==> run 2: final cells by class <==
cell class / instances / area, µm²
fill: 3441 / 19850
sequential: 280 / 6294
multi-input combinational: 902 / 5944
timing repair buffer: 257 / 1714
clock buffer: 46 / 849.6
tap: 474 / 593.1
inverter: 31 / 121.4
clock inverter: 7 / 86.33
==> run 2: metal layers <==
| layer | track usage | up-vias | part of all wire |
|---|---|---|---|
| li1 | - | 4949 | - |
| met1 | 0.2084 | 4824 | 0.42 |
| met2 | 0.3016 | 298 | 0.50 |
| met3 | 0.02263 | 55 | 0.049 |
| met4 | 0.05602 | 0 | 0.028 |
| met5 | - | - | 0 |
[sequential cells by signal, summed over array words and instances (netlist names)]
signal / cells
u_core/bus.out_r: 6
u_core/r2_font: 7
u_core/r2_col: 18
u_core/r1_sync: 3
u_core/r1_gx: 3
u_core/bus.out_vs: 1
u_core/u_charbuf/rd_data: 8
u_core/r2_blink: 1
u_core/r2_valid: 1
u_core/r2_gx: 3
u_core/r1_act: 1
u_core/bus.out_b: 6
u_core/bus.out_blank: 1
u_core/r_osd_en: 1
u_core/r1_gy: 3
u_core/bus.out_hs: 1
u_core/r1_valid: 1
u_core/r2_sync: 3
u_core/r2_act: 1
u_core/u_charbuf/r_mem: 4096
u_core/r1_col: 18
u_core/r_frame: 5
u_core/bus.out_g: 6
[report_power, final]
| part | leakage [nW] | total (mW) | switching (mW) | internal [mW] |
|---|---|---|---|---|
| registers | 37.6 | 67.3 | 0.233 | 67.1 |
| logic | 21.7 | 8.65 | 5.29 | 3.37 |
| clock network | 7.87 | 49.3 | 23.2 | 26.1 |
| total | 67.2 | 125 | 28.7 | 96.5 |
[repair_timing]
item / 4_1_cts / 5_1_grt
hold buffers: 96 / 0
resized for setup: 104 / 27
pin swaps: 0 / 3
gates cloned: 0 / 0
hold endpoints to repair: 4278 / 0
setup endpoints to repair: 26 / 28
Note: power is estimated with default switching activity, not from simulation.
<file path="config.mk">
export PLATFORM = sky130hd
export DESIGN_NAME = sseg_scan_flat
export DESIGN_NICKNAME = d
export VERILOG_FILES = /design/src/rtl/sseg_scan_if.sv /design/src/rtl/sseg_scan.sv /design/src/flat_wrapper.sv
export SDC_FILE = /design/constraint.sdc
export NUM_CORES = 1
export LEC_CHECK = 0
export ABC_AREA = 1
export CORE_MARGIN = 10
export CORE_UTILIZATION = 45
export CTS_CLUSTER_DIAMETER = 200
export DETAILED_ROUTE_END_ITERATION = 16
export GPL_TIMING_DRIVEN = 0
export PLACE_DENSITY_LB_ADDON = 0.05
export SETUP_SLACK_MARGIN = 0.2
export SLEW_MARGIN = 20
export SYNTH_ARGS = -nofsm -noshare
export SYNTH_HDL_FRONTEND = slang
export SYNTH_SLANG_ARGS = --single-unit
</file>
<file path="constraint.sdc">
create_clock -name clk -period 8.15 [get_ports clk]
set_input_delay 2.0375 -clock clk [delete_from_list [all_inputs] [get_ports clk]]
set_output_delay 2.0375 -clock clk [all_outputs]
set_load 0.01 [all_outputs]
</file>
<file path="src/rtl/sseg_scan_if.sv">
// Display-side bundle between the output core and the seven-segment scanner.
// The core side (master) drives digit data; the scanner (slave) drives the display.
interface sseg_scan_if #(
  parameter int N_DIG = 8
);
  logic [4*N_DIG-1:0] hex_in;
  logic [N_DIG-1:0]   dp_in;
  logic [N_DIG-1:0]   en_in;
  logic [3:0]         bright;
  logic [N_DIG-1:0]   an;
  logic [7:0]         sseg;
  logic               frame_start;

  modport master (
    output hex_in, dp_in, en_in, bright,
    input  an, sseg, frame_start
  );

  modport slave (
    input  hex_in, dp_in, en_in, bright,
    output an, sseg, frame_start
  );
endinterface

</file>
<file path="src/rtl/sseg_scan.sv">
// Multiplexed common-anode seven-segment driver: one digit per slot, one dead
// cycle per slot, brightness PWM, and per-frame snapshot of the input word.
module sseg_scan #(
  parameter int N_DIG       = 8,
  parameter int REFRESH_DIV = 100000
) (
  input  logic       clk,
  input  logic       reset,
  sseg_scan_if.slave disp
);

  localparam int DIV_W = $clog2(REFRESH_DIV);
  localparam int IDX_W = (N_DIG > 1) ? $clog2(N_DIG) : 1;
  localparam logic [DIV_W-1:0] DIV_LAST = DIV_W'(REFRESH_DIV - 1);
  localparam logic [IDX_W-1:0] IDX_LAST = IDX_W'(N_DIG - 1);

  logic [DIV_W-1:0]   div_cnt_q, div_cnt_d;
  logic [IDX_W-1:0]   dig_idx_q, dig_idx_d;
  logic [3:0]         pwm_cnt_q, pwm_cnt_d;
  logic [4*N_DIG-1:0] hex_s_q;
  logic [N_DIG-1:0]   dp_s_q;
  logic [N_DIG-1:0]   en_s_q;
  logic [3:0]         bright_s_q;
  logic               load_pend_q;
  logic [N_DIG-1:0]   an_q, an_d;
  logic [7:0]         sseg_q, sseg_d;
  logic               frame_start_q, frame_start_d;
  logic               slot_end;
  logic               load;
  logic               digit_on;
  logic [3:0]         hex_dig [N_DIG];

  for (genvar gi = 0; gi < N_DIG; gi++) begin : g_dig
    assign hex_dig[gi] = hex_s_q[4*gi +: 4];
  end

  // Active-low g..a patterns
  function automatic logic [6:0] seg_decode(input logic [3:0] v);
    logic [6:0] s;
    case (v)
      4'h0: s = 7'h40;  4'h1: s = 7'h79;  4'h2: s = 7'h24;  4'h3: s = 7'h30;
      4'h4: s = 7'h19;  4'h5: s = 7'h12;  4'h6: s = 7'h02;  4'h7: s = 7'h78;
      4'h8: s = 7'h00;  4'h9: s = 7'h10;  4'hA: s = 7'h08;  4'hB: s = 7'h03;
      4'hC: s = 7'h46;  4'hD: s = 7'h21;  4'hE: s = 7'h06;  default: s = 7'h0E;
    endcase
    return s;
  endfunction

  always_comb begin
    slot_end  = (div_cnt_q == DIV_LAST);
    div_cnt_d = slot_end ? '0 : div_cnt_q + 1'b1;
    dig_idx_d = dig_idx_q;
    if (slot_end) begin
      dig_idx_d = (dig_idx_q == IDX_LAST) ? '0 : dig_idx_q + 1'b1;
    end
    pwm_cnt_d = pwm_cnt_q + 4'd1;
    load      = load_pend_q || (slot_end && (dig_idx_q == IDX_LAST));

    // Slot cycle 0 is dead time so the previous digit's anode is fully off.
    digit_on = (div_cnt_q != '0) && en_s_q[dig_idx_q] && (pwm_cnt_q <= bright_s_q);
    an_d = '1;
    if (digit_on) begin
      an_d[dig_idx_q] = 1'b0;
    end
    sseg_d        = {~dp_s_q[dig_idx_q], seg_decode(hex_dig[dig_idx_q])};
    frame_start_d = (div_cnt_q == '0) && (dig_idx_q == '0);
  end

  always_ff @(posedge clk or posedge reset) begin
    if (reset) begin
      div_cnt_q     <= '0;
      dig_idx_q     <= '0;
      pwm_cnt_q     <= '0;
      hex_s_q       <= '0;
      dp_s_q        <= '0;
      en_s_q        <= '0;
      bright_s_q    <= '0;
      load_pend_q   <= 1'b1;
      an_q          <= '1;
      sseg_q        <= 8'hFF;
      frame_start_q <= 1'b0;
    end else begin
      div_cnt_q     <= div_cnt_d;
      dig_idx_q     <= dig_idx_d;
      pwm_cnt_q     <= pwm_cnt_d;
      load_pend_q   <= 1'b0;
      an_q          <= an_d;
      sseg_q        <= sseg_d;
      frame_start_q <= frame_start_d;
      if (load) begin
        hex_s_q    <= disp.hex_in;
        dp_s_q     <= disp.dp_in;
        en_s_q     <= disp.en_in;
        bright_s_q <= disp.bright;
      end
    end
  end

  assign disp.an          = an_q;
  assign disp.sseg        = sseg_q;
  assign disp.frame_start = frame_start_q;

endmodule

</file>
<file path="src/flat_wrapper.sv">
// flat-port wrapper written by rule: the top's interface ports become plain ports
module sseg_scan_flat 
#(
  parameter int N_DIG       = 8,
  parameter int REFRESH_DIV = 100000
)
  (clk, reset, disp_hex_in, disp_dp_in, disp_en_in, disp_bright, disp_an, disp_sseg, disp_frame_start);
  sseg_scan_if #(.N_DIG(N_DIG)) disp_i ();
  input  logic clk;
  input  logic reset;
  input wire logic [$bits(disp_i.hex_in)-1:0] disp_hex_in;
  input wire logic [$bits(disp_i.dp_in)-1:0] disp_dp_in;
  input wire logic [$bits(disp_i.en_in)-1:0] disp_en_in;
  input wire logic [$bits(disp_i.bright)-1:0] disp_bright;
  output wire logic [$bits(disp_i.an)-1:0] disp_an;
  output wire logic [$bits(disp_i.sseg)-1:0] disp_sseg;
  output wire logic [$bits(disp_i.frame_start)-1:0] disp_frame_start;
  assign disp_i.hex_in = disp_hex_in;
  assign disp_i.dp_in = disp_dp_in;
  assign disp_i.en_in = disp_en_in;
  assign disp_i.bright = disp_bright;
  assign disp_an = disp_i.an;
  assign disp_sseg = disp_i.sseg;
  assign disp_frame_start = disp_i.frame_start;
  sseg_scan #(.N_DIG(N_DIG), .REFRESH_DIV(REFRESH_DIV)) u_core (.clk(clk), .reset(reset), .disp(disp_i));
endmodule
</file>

----------------

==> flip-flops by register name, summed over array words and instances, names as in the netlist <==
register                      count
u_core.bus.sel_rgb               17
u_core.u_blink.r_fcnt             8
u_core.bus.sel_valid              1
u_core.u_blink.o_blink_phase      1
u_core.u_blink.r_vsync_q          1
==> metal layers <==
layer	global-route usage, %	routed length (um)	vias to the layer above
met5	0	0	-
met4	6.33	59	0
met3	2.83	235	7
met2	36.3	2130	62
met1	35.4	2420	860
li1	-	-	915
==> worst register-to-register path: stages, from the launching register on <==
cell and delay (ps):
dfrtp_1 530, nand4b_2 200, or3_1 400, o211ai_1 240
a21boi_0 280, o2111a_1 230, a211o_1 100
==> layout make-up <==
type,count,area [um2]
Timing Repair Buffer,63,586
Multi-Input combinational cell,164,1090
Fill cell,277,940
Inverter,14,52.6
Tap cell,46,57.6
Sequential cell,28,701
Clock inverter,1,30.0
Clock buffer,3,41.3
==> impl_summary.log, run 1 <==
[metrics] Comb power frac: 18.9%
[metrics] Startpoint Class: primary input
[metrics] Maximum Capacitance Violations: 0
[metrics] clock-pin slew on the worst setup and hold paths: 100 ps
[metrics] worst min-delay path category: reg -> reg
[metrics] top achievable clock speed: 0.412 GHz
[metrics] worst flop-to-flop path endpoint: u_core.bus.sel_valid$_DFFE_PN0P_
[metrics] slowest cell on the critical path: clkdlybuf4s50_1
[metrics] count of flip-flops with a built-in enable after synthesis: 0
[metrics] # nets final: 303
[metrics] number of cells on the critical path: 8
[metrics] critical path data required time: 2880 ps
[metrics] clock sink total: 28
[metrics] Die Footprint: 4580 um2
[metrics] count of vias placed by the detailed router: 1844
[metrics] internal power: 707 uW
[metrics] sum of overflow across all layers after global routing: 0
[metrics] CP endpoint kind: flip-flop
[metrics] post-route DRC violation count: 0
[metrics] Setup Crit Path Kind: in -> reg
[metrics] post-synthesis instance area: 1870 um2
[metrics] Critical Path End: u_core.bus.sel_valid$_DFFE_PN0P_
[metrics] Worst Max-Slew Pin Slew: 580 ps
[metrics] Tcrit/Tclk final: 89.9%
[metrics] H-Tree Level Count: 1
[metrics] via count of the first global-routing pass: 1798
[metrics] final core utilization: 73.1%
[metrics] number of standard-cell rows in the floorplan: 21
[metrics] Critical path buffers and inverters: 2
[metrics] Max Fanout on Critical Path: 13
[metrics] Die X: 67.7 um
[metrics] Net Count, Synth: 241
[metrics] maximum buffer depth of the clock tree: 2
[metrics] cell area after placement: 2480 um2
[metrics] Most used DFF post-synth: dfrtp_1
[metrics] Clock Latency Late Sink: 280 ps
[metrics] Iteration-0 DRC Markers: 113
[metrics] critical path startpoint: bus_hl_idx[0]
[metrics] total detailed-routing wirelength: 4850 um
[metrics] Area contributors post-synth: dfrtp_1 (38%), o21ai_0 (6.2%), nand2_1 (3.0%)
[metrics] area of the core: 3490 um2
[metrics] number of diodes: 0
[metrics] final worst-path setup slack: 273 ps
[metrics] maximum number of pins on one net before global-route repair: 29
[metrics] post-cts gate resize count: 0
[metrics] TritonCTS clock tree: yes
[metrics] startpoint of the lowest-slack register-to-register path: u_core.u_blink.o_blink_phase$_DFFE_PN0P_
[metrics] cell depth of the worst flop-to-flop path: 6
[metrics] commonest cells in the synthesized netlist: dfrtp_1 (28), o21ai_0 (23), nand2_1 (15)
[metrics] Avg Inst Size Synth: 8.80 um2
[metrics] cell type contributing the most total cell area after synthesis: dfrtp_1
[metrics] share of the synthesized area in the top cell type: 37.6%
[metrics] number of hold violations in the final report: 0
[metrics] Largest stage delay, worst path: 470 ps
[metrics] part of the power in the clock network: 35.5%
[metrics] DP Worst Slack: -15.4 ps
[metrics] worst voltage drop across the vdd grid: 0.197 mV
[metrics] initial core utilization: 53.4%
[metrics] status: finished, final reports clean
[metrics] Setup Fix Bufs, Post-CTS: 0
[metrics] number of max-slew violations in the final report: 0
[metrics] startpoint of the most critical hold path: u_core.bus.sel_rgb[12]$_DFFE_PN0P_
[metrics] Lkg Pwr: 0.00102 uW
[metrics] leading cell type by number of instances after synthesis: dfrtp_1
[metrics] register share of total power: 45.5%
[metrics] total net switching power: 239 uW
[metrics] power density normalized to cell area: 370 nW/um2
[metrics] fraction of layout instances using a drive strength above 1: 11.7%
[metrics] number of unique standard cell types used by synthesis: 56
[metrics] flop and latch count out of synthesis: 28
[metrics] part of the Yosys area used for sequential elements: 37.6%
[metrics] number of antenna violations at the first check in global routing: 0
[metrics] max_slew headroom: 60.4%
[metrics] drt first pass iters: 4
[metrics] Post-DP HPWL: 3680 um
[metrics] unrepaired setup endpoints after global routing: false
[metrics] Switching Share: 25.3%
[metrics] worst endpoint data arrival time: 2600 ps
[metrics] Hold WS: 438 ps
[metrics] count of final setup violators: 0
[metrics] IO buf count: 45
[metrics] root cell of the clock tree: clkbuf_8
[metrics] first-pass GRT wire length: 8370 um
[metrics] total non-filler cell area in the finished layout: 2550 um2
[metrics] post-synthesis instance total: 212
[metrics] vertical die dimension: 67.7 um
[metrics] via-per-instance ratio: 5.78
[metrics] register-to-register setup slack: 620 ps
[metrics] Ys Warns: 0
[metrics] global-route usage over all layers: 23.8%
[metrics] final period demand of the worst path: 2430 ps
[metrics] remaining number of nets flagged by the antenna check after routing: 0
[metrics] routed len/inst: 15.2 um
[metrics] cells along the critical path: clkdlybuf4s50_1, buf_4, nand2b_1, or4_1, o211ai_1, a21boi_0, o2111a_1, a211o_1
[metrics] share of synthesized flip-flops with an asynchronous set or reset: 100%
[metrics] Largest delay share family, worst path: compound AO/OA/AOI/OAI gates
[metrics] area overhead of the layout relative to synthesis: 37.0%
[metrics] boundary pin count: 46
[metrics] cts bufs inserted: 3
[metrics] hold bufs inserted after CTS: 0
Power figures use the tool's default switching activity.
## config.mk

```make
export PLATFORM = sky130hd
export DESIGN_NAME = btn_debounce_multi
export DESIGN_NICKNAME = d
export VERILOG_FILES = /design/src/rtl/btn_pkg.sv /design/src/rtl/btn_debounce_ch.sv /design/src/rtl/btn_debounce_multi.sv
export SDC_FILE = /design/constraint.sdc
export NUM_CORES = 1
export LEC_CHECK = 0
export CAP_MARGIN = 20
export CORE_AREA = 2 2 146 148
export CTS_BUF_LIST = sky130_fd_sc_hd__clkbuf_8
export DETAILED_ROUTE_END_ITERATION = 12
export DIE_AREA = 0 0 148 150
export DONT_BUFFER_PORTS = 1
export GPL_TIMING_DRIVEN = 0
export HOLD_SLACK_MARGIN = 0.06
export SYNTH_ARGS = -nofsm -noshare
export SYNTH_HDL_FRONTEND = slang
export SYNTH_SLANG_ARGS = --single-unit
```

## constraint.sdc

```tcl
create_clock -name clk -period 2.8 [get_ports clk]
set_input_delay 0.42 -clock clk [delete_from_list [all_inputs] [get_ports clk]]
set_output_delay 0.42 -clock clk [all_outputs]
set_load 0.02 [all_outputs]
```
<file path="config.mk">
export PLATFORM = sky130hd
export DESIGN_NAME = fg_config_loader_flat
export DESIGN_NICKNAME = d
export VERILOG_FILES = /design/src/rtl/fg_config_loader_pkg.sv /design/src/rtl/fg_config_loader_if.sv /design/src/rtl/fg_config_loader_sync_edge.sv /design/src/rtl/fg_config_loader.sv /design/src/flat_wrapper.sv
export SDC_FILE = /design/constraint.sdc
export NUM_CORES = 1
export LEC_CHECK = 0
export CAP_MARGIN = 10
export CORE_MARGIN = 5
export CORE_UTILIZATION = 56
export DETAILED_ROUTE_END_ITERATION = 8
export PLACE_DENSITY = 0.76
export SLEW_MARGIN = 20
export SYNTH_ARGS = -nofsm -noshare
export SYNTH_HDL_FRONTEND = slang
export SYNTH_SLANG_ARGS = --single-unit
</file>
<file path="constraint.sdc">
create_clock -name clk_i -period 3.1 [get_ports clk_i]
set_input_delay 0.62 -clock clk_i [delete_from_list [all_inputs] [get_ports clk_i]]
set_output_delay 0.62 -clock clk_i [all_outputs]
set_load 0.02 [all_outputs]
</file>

----------------

- YOUR GOAL -
Using the records above, set down exactly the lines from the one with "[metrics] worst flop-to-flop" through the one with "[metrics] Die Footprint: 4580 um2", inclusive, and nothing more.

- TASK SOLUTION -
[metrics] worst flop-to-flop path endpoint: u_core.bus.sel_valid$_DFFE_PN0P_
[metrics] slowest cell on the critical path: clkdlybuf4s50_1
[metrics] count of flip-flops with a built-in enable after synthesis: 0
[metrics] # nets final: 303
[metrics] number of cells on the critical path: 8
[metrics] critical path data required time: 2880 ps
[metrics] clock sink total: 28
[metrics] Die Footprint: 4580 um2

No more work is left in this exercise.